Another object of the present invention is to provide a method and apparatus for controlling a power saving mode in a power supply which detect a low frequency remote controller key input signal, cancel a power saving mode of the power supply and provides power to the loads.
Another object of the present invention is to provide a method and apparatus for controlling a power saving mode in a power supply which minimize power consumption during a power saving mode of the power supply, detect a low frequency remote controller key input signal, cancel a power saving mode of the power supply and provides power to the loads.
Another object of the present invention is to provide a method and apparatus for controlling a power saving mode in a power supply which minimize power consumption during a power saving mode of the power supply, detect a low frequency remote controller key input signal and operates a microcomputer with a high frequency clock signal.
These and other objects are achieved by providing an apparatus for controlling a power supply, which supplies power to loads, comprising: a low frequency clock generator generating a low frequency clock; a high frequency clock generator generating a high frequency clock; and a controller controlling operation of said power supply, operating at said low frequency clock in a first mode, receiving an input signal while in said first mode, determining if said input signal includes a predetermined portion while in said first mode, and switching to operation at said high frequency clock in a second mode if said input signal is determined to include said predetermined portion.

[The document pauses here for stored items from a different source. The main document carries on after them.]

## config.mk

```make
export PLATFORM = sky130hd
export DESIGN_NAME = ifetch_prefetch_queue
export DESIGN_NICKNAME = d
export VERILOG_FILES = /design/src/rtl/ifetch_prefetch_queue.sv
export SDC_FILE = /design/constraint.sdc
export NUM_CORES = 1
export LEC_CHECK = 0
export CELL_PAD_IN_SITES_DETAIL_PLACEMENT = 1
export CELL_PAD_IN_SITES_GLOBAL_PLACEMENT = 1
export CORE_MARGIN = 2
export CORE_UTILIZATION = 32
export DETAILED_ROUTE_END_ITERATION = 8
export PLACE_DENSITY_LB_ADDON = 0.15
export SLEW_MARGIN = 25
export SYNTH_ARGS = -nofsm -noshare
export SYNTH_HDL_FRONTEND = slang
export SYNTH_SLANG_ARGS = --single-unit
```

## constraint.sdc

```tcl
create_clock -name clk -period 7.32 [get_ports clk]
set_input_delay 1.464 -clock clk [delete_from_list [all_inputs] [get_ports clk]]
set_output_delay 1.464 -clock clk [all_outputs]
set_load 0.02 [all_outputs]
```
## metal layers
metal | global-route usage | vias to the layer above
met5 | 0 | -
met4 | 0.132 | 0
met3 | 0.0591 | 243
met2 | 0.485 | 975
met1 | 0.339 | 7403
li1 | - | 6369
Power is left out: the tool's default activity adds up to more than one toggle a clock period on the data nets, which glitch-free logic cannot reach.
## config.mk

```make
export PLATFORM = sky130hd
export DESIGN_NAME = dmem_arbiter
export DESIGN_NICKNAME = d
export VERILOG_FILES = /design/src/rtl/dmem_arbiter.sv
export SDC_FILE = /design/constraint.sdc
export NUM_CORES = 1
export LEC_CHECK = 0
export BUFFER_PORTS_ARGS = -buffer_cell sky130_fd_sc_hd__buf_2
export CELL_PAD_IN_SITES_DETAIL_PLACEMENT = 0
export CELL_PAD_IN_SITES_GLOBAL_PLACEMENT = 1
export CORE_MARGIN = 10
export CORE_UTILIZATION = 16
export CTS_BUF_LIST = sky130_fd_sc_hd__clkbuf_16
export CTS_CLUSTER_DIAMETER = 150
export DETAILED_ROUTE_END_ITERATION = 8
export PLACE_DENSITY = 0.87
export SYNTH_ARGS = -nofsm -noshare
export SYNTH_HDL_FRONTEND = slang
export SYNTH_SLANG_ARGS = --single-unit
```

## constraint.sdc

```tcl
create_clock -name clk -period 2.25 [get_ports clk]
set_input_delay 0.45 -clock clk [delete_from_list [all_inputs] [get_ports clk]]
set_output_delay 0.45 -clock clk [all_outputs]
set_load 0.1 [all_outputs]
```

These and other objects are further achieved by providing a method for controlling a power supply, which supplies power to loads, comprising: operating a controller, which controls operation of said power supply, at a low frequency clock in a first mode; receiving an input signal while said controller operates in said first mode; determining if said input signal includes a predetermined portion while in said first mode; and switching operation of said controller to operation at a high frequency clock in a second mode if said input signal is determined to include said predetermined portion.